Takada was a fashion maverick, known for his colorful and free-spirited collections that energized the ready-to-wear runways of the French capital starting in the 1970s. Initially, Takada struggled in Paris, selling sketches of designs to fashion houses for each. He had intended to leave Paris for Japan after a few months, but vowed not to do so until he had created something there, as he was determined to open a boutique fashion house in an area where his peers had not opened one. During this time, Takada worked as a stylist at a textile manufacturer named Pisanti.

In 1970, while at a flea market, Takada met a woman who offered to let a small space in the Galerie Vivienne to him cheaply. Takada accepted the offer, and opened up shop as a designer. With very little money to work with, he mixed and matched $200 in fabrics from the Saint Pierre market in Montmartre, creating an eclectic and bold first fashion collection. Takada presented the collection at his first fashion show at the Galerie Vivienne. With no money to afford professional fashion models for the event, Takada and his friends opted to paint the pimples of an acne-covered model green.

Inspired by painter Henri Rousseau, and in particular The Dream, Takada painted the interior of his shop with a jungle-like floral aesthetic. Wanting to combine the jungle aesthetic with his homeland, the designer decided to name his first store "Jungle Jap". The store's name did not go without controversy: in 1971, the Japanese American Citizens League issued a summons to Takada while on his first visit to the United States, challenging him to remove the word "Jap" from his business's name. However, the State supreme court upheld the ability to use the term as part of a trademark the following year. Takada and his team opted to rename the brand once Takada returned to France.

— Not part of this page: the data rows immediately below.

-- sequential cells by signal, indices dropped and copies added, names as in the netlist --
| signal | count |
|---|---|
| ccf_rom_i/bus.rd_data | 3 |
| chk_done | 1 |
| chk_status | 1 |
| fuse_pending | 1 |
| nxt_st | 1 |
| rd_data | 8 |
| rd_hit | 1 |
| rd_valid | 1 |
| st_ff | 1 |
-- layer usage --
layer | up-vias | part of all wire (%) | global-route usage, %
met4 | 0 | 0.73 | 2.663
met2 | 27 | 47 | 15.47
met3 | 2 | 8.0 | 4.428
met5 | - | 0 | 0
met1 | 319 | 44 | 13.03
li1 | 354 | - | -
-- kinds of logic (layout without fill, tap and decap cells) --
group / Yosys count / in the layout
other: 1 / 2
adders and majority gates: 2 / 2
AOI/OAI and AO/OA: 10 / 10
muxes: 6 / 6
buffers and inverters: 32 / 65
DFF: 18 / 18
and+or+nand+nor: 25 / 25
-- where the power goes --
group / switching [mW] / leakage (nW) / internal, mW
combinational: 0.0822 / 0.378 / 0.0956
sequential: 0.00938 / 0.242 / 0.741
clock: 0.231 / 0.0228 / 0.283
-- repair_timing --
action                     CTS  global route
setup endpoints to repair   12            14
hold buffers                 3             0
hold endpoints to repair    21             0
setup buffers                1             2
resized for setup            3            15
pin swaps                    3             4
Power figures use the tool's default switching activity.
--- src/inc/tbc_pkg.sv ---
`default_nettype none
package tbc_pkg;

  // Signed 16-bit signal word used along the whole chain.
  typedef logic signed [15:0] tbc_word_t;

  // Variable indexes of the accelerator signal chain.
  localparam logic [15:0] IDX_SHAPED_ACCEL = 16'h3211;
  localparam logic [15:0] IDX_ACCEL_GAIN = 16'h3213;
  localparam logic [15:0] IDX_ACCEL_BIAS = 16'h3214;
  localparam logic [15:0] IDX_ACCEL_POT = 16'h3215;
  localparam logic [15:0] IDX_FINAL_ACCEL = 16'h3216;
  localparam logic [15:0] IDX_SCRIPT_ACCEL = 16'h3218;
  localparam logic [15:0] IDX_FIRMWARE_ACCEL = 16'h3518;

  // Source type codes.
  localparam logic [2:0] SRC_POT_MIN = 3'h1;
  localparam logic [2:0] SRC_POT_MAX = 3'h4;
  localparam logic [2:0] SRC_SCRIPT = 3'h5;

  // Controller states in which the accelerator may act.
  localparam logic [7:0] STATE_RUN_A = 8'h05;
  localparam logic [7:0] STATE_RUN_B = 8'h0A;

  // Control mode codes.
  localparam logic [1:0] MODE_SPEED_EXPRESS = 2'h0;
  localparam logic [1:0] MODE_SPEED = 2'h1;
  localparam logic [1:0] MODE_TORQUE = 2'h2;

  // Signal levels: 100 %, -100 %, 0 % and the direction hints.
  localparam tbc_word_t FULL_SCALE = 16'sh7FFF;
  localparam tbc_word_t NEG_FULL_SCALE = 16'sh8001;
  localparam tbc_word_t ZERO_LEVEL = 16'sh0000;
  localparam tbc_word_t DIR_HINT_FWD = 16'sh0001;
  localparam tbc_word_t DIR_HINT_REV = 16'shFFFF;
  localparam tbc_word_t RUN_THRESHOLD = 16'sh0001;
  localparam tbc_word_t RUN_THRESHOLD_NEG = 16'shFFFF;

  // Gain divides by 128, which is a right shift by seven.
  localparam int GAIN_SHIFT = 7;
  localparam tbc_word_t UNITY_GAIN = 16'sh0080;

  // Saturation bounds in the wide working width.
  localparam logic signed [33:0] SAT_HI = 34'sh000007FFF;
  localparam logic signed [33:0] SAT_LO = 34'sh3FFFF8000;

  // Static configuration settings.
  typedef struct packed {
    logic [2:0] accelSourceType;
    logic [2:0] decelSourceType;
    logic pumpEnable;
    logic reverseLowerEnable;
    logic decelChainEnable;
    logic [1:0] controlMode;
  } tbc_cfg_s;

  // Gating conditions from the rest of the controller.
  typedef struct packed {
    logic interlockOn;
    logic faultZeroAccel;
    logic faultFullDecel;
    logic [7:0] mainState;
  } tbc_gate_s;

  // Sign-extends a signal word to the wide working width.
  function automatic logic signed [33:0] ext34(input tbc_word_t w);
    ext34 = {{18{w[15]}}, w};
  endfunction

  // Saturates a wide value to the signed 16-bit range.
  function automatic tbc_word_t sat16(input logic signed [33:0] v);
    if (v > SAT_HI) begin
      sat16 = FULL_SCALE;
    end else if (v < SAT_LO) begin
      sat16 = 16'sh8000;
    end else begin
      sat16 = v[15:0];
    end
  endfunction

  // True when a source type selects the pot path.
  function automatic logic isPotType(input logic [2:0] t);
    isPotType = (t >= SRC_POT_MIN) && (t <= SRC_POT_MAX);
  endfunction

endpackage
`default_nettype wire

--- src/hw/tbc_pin_sync.sv ---
`timescale 1ns/1ns
`default_nettype none
module tbc_pin_sync #(
  parameter int W = 2
) (
  input wire logic clk,
  input wire logic reset,
  input wire logic [W-1:0] pinIn,
  output logic [W-1:0] level
);
  logic [W-1:0] stage1_q;
  logic [W-1:0] stage2_q;
  logic [W-1:0] stage3_q;
  logic [W-1:0] level_q;
  logic [W-1:0] level_d;
  logic [W-1:0] settled;

  // A bit only moves once the second and third stages agree.
  assign settled = ~(stage2_q ^ stage3_q);
  assign level_d = (stage2_q & settled) | (level_q & ~settled);
  assign level = level_q;

  // Three-stage chain; the first stage feeds only the second.
  always_ff @(posedge clk) begin
    if (reset) begin
      stage1_q <= '0;
      stage2_q <= '0;
      stage3_q <= '0;
      level_q <= '0;
    end else begin
      stage1_q <= pinIn;
      stage2_q <= stage1_q;
      stage3_q <= stage2_q;
      level_q <= level_d;
    end
  end
endmodule
`default_nettype wire

--- src/hw/tbc_gain_stage.sv ---
`timescale 1ns/1ns
`default_nettype none
module tbc_gain_stage
  import tbc_pkg::*;
(
  input wire tbc_word_t signalIn,
  input wire tbc_word_t gainValue,
  input wire tbc_word_t biasValue,
  output tbc_word_t result
);
  logic signed [31:0] product;
  logic signed [31:0] scaled;
  tbc_word_t gained;
  logic signed [33:0] biased;

  // Multiply, divide by 128 with an arithmetic shift, then saturate.
  assign product = signalIn * gainValue;
  assign scaled = product >>> GAIN_SHIFT;
  assign gained = sat16({{2{scaled[31]}}, scaled});

  // Add the signed bias and saturate instead of wrapping.
  assign biased = ext34(gained) + ext34(biasValue);
  assign result = sat16(biased);
endmodule
`default_nettype wire

--- src/hw/tbc_command_chain.sv ---
`timescale 1ns/1ns
`default_nettype none
module tbc_command_chain
  import tbc_pkg::*;
(
  input wire logic clk,
  input wire logic reset,
  input wire tbc_cfg_s cfg,
  input wire tbc_gate_s gate,
  input wire logic forwardSwitch,
  input wire logic reverseSwitch,
  input wire logic [15:0] accelPotIn,
  input wire logic [15:0] decelPotIn,
  input wire tbc_word_t scriptAccelValue,
  input wire tbc_word_t scriptDecelValue,
  input wire tbc_word_t accelGainValue,
  input wire tbc_word_t accelBiasValue,
  output logic [15:0] accelPotSample,
  output logic [15:0] decelPotSample,
  output tbc_word_t firmwareMappedAccel,
  output tbc_word_t shapedAccelValue,
  output tbc_word_t finalAccelValue,
  output tbc_word_t mappedDecelValue,
  output tbc_word_t finalDecelValue,
  output tbc_word_t modeAccelCommand,
  output logic accelInvalid,
  output logic motorRun
);

  // Synchronised direction switches.
  logic [1:0] dirLevel;
  logic fwdOn;
  logic revOn;

  // Stage 1: captured pot samples.
  logic [15:0] accelPot_q;
  logic [15:0] decelPot_q;

  // Stage 2: mapped and selected signals.
  tbc_word_t firmwareAccel_q;
  tbc_word_t firmwareAccel_d;
  tbc_word_t selAccel_q;
  tbc_word_t selAccel_d;
  tbc_word_t mappedDecel_q;
  tbc_word_t mappedDecel_d;

  // Stage 3: shaped accel and final brake.
  tbc_word_t shaped_q;
  tbc_word_t shaped_d;
  tbc_word_t finalDecel_q;
  tbc_word_t finalDecel_d;

  // Stage 4: final accel command and validity.
  tbc_word_t finalAccel_q;
  tbc_word_t finalAccel_d;
  logic invalid_q;
  logic invalid_d;

  // Stage 5: control-mode command and run flag.
  tbc_word_t modeCmd_q;
  tbc_word_t modeCmd_d;
  logic motorRun_q;
  logic motorRun_d;

  // Combinational intermediates of the accel path.
  tbc_word_t accelMagnitude;
  tbc_word_t accelMapped;
  tbc_word_t accelHinted;
  tbc_word_t gainOut;
  tbc_word_t pumpLimited;
  tbc_word_t pumpChecked;
  logic speedMode;
  logic stateRun;
  logic accelBlocked;

  // Combinational intermediates of the brake path.
  tbc_word_t decelRaw;
  tbc_word_t decelSelected;
  tbc_word_t decelFaulted;

  // Combinational intermediates of the control-mode stage.
  logic signed [33:0] torqueWide;
  tbc_word_t torqueCmd;

  // Direction switches come from pins and are filtered first.
  tbc_pin_sync #(
    .W(2)
  ) u_dir_sync (
    .clk(clk),
    .reset(reset),
    .pinIn({reverseSwitch, forwardSwitch}),
    .level(dirLevel)
  );

  assign fwdOn = dirLevel[0];
  assign revOn = dirLevel[1];

  // Pot samples are captured on every rising clock edge.
  always_ff @(posedge clk) begin
    if (reset) begin
      accelPot_q <= 16'h0000;
      decelPot_q <= 16'h0000;
    end else begin
      accelPot_q <= accelPotIn;
      decelPot_q <= decelPotIn;
    end
  end

  // Raw magnitude: pot types give the sample held to 0..32767.
  assign accelMagnitude = !isPotType(cfg.accelSourceType) ? ZERO_LEVEL :
                          accelPot_q[15] ? FULL_SCALE :
                          tbc_word_t'(accelPot_q);

  // Mapping gives the magnitude the sign of the single active switch.
  assign accelMapped = (fwdOn && !revOn) ? accelMagnitude :
                       (revOn && !fwdOn) ? -accelMagnitude :
                       ZERO_LEVEL;

  // A zero mapping output is replaced by a small direction hint while either switch is on.
  assign accelHinted = (accelMapped != ZERO_LEVEL) ? accelMapped :
                       fwdOn ? DIR_HINT_FWD :
                       revOn ? DIR_HINT_REV :
                       ZERO_LEVEL;

  // Source type 5 takes the script value and drops the mapped one.
  assign selAccel_d = (cfg.accelSourceType == SRC_SCRIPT) ?
                      scriptAccelValue : accelHinted;
  assign firmwareAccel_d = accelMagnitude;

  // Brake type processing treats the pot sample as a signed word.
  assign decelRaw = isPotType(cfg.decelSourceType) ?
                    tbc_word_t'(decelPot_q) : ZERO_LEVEL;

  // Brake source type 5 takes the script value instead.
  assign decelSelected = (cfg.decelSourceType == SRC_SCRIPT) ?
                         scriptDecelValue : decelRaw;

  // Negative brake is meaningless, so the limiter floors it at zero.
  assign mappedDecel_d = (decelSelected < ZERO_LEVEL) ? ZERO_LEVEL :
                         decelSelected;

  // Stage 2 registers.
  always_ff @(posedge clk) begin
    if (reset) begin
      firmwareAccel_q <= ZERO_LEVEL;
      selAccel_q <= ZERO_LEVEL;
      mappedDecel_q <= ZERO_LEVEL;
    end else begin
      firmwareAccel_q <= firmwareAccel_d;
      selAccel_q <= selAccel_d;
      mappedDecel_q <= mappedDecel_d;
    end
  end

  // Gain and bias nodes.
  tbc_gain_stage u_gain (
    .signalIn(selAccel_q),
    .gainValue(accelGainValue),
    .biasValue(accelBiasValue),
    .result(gainOut)
  );

  // Pump limiter: with the pump enabled it caps at 100 %, floors only for lowering.
  assign pumpLimited = !cfg.pumpEnable ? gainOut :
                       (gainOut > FULL_SCALE) ? FULL_SCALE :
                       (cfg.reverseLowerEnable &&
                        gainOut < NEG_FULL_SCALE) ? NEG_FULL_SCALE :
                       gainOut;
  assign shaped_d = pumpLimited;

  // Full-brake fault forces 100 %, the chain enable gates it all.
  assign decelFaulted = gate.faultFullDecel ? FULL_SCALE :
                        mappedDecel_q;
  assign finalDecel_d = cfg.decelChainEnable ? decelFaulted :
                        ZERO_LEVEL;

  // Stage 3 registers.
  always_ff @(posedge clk) begin
    if (reset) begin
      shaped_q <= ZERO_LEVEL;
      finalDecel_q <= ZERO_LEVEL;
    end else begin
      shaped_q <= shaped_d;
      finalDecel_q <= finalDecel_d;
    end
  end

  // Mode and state decoding.
  assign speedMode = (cfg.controlMode == MODE_SPEED_EXPRESS) ||
                     (cfg.controlMode == MODE_SPEED);
  assign stateRun = (gate.mainState == STATE_RUN_A) ||
                    (gate.mainState == STATE_RUN_B);

  // Both direction switches at once is an invalid accel input.
  assign invalid_d = fwdOn && revOn;

  // A pump may not run backwards in either speed mode.
  assign pumpChecked = (speedMode && cfg.pumpEnable &&
                        shaped_q < ZERO_LEVEL) ? ZERO_LEVEL :
                       shaped_q;

  // Any blocking condition forces the final accel command to zero.
  assign accelBlocked = !gate.interlockOn || gate.faultZeroAccel ||
                        !stateRun || invalid_d;
  assign finalAccel_d = accelBlocked ? ZERO_LEVEL : pumpChecked;

  // Stage 4 registers.
  always_ff @(posedge clk) begin
    if (reset) begin
      finalAccel_q <= ZERO_LEVEL;
      invalid_q <= 1'b0;
    end else begin
      finalAccel_q <= finalAccel_d;
      invalid_q <= invalid_d;
    end
  end

  // Torque mode subtracts twice the brake, saturating the result.
  assign torqueWide = ext34(finalAccel_q) -
                      (ext34(finalDecel_q) <<< 1);
  assign torqueCmd = sat16(torqueWide);

  // Speed modes let any brake override the accel command.
  assign modeCmd_d = !speedMode ? torqueCmd :
                     (finalDecel_q != ZERO_LEVEL) ? ZERO_LEVEL :
                     finalAccel_q;

  // The motor only spins when the command magnitude exceeds 1.
  assign motorRun_d = (finalAccel_q > RUN_THRESHOLD) ||
                      (finalAccel_q < RUN_THRESHOLD_NEG);

  // Stage 5 registers.
  always_ff @(posedge clk) begin
    if (reset) begin
      modeCmd_q <= ZERO_LEVEL;
      motorRun_q <= 1'b0;
    end else begin
      modeCmd_q <= modeCmd_d;
      motorRun_q <= motorRun_d;
    end
  end

  // Every output comes from a register.
  assign accelPotSample = accelPot_q;
  assign decelPotSample = decelPot_q;
  assign firmwareMappedAccel = firmwareAccel_q;
  assign shapedAccelValue = shaped_q;
  assign finalAccelValue = finalAccel_q;
  assign mappedDecelValue = mappedDecel_q;
  assign finalDecelValue = finalDecel_q;
  assign modeAccelCommand = modeCmd_q;
  assign accelInvalid = invalid_q;
  assign motorRun = motorRun_q;

endmodule
`default_nettype wire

Takada's efforts paid off quickly – in June 1970, Elle featured one of his designs on its cover. He moved locations from the Galerie Vivienne to the Passage Choiseul in 1970. Takada's collection was presented in New York City and Tokyo in 1971. The next year, he won the Fashion Editor Club of Japans prize. In 1973-74, he made perhaps his biggest mark on fashion by leading a silhouette change, loosening and increasing the volume of the popular peasant styles of the time to create what came to be called the "Big Look," with "big" meaning voluminous, soon to become the main high fashion trend of the mid-1970s, a period during which he was cited as originating a number of major trends. He was known to be the main influence on prominent US designer Perry Ellis. In October 1976, Takada opened his flagship store, Kenzo, in the Place des Victoires. Takada proved his sense of dramatic appearance when, in 1978 and 1979, he held his shows in a circus tent, finishing with horsewomen performers wearing transparent uniforms and he himself riding an elephant. Takada even had the chance to direct a film called Yume, yume no ato, which was released in 1981.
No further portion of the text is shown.